◆ **Directions**
All lines below containing the string "step" are to be copied.

◆ **Exercise data**
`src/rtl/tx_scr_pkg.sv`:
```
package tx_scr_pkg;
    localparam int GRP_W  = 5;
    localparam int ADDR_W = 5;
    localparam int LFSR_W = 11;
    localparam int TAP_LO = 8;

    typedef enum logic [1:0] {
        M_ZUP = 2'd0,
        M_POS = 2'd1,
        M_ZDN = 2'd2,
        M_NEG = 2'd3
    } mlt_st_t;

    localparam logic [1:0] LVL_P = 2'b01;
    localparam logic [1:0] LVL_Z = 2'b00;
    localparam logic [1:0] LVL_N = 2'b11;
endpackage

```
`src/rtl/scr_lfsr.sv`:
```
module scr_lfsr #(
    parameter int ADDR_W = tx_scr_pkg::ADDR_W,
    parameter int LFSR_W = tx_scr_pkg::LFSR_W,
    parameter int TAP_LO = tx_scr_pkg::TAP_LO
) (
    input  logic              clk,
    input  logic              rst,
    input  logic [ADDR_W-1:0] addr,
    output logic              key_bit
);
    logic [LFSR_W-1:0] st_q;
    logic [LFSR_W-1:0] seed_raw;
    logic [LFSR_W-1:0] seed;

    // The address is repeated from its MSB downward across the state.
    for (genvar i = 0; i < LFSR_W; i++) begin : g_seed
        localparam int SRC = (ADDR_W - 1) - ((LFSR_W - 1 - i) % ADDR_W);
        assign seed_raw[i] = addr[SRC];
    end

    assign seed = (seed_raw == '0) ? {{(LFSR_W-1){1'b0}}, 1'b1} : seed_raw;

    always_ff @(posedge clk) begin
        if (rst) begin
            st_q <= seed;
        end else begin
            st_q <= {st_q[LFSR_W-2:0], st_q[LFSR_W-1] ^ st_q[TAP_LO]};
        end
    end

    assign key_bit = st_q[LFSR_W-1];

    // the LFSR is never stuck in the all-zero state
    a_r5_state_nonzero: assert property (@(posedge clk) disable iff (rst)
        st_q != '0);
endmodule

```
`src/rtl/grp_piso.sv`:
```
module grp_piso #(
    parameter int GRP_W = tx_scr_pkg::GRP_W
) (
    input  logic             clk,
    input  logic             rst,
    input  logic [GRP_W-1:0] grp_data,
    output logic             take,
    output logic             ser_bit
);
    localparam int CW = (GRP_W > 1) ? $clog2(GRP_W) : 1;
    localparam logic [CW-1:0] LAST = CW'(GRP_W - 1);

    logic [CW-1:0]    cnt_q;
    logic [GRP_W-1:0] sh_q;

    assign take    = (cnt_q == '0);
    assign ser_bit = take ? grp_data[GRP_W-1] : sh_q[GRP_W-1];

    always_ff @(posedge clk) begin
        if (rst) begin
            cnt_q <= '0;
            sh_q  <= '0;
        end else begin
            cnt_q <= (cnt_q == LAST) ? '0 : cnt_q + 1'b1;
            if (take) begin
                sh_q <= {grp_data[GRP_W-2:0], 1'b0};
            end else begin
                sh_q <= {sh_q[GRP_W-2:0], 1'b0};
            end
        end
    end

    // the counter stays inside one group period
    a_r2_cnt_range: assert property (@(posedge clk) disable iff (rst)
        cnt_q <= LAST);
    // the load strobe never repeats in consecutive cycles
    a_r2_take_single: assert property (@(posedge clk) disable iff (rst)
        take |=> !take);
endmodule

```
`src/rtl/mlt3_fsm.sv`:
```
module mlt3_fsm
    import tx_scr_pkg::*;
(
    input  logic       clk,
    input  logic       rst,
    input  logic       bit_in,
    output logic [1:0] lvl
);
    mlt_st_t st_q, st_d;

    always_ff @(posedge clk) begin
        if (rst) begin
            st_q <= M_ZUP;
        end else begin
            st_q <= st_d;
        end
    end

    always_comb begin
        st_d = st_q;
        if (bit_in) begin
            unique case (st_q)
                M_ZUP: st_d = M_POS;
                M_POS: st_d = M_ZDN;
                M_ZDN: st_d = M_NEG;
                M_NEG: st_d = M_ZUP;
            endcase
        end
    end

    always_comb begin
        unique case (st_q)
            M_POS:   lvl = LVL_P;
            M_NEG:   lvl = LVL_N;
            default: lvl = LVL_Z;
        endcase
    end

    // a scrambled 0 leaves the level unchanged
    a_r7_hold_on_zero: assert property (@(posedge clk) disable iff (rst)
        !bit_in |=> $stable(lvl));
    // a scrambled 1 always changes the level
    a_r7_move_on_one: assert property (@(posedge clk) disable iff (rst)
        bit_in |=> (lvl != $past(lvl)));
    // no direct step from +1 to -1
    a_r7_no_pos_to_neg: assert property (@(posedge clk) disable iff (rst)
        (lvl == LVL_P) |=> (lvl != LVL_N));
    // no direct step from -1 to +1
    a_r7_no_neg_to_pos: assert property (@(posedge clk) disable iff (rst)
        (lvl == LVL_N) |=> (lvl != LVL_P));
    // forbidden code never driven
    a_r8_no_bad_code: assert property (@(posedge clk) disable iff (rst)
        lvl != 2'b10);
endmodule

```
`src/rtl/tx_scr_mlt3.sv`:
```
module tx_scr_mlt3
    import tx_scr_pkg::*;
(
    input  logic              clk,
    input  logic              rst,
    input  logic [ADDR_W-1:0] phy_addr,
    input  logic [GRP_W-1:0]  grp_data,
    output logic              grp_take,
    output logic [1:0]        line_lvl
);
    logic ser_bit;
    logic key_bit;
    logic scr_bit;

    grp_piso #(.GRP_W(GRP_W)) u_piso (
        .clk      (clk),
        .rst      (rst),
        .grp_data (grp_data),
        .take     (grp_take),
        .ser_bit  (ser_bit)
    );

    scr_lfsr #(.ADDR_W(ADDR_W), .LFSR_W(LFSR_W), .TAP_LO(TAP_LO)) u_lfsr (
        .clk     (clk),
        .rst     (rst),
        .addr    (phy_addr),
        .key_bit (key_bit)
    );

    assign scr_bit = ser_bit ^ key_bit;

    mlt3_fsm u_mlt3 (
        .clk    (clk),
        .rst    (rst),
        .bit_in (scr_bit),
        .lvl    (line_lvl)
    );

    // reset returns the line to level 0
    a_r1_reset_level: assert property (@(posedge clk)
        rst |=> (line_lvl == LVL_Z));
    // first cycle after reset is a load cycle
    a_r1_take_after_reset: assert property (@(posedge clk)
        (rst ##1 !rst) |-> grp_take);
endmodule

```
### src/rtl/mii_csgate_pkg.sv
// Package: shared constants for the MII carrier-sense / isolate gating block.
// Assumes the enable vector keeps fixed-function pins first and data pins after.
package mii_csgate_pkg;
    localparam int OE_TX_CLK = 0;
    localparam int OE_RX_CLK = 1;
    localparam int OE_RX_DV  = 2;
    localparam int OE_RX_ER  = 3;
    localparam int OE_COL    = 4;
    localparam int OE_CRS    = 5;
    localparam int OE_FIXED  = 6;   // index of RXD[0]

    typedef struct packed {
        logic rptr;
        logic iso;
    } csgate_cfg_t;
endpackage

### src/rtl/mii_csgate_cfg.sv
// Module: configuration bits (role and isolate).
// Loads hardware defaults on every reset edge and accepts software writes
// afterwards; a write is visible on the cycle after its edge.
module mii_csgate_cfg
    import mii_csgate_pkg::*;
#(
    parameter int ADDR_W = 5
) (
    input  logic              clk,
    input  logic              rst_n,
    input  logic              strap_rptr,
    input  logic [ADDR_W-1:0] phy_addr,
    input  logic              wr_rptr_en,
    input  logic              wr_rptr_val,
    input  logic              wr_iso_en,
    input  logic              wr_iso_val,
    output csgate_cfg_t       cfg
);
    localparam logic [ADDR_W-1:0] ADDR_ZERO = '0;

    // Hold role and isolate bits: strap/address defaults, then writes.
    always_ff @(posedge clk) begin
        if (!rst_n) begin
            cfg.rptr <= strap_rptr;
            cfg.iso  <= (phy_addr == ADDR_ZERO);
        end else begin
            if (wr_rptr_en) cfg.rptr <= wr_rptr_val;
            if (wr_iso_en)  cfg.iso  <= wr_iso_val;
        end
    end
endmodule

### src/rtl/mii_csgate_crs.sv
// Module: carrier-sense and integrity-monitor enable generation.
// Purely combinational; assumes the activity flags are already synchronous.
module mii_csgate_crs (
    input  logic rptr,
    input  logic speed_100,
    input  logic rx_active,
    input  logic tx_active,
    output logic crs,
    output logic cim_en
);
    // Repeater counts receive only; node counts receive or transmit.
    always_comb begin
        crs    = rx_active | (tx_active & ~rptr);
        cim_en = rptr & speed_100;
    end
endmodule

◆ **Exercise response**
    // no direct step from +1 to -1
    // no direct step from -1 to +1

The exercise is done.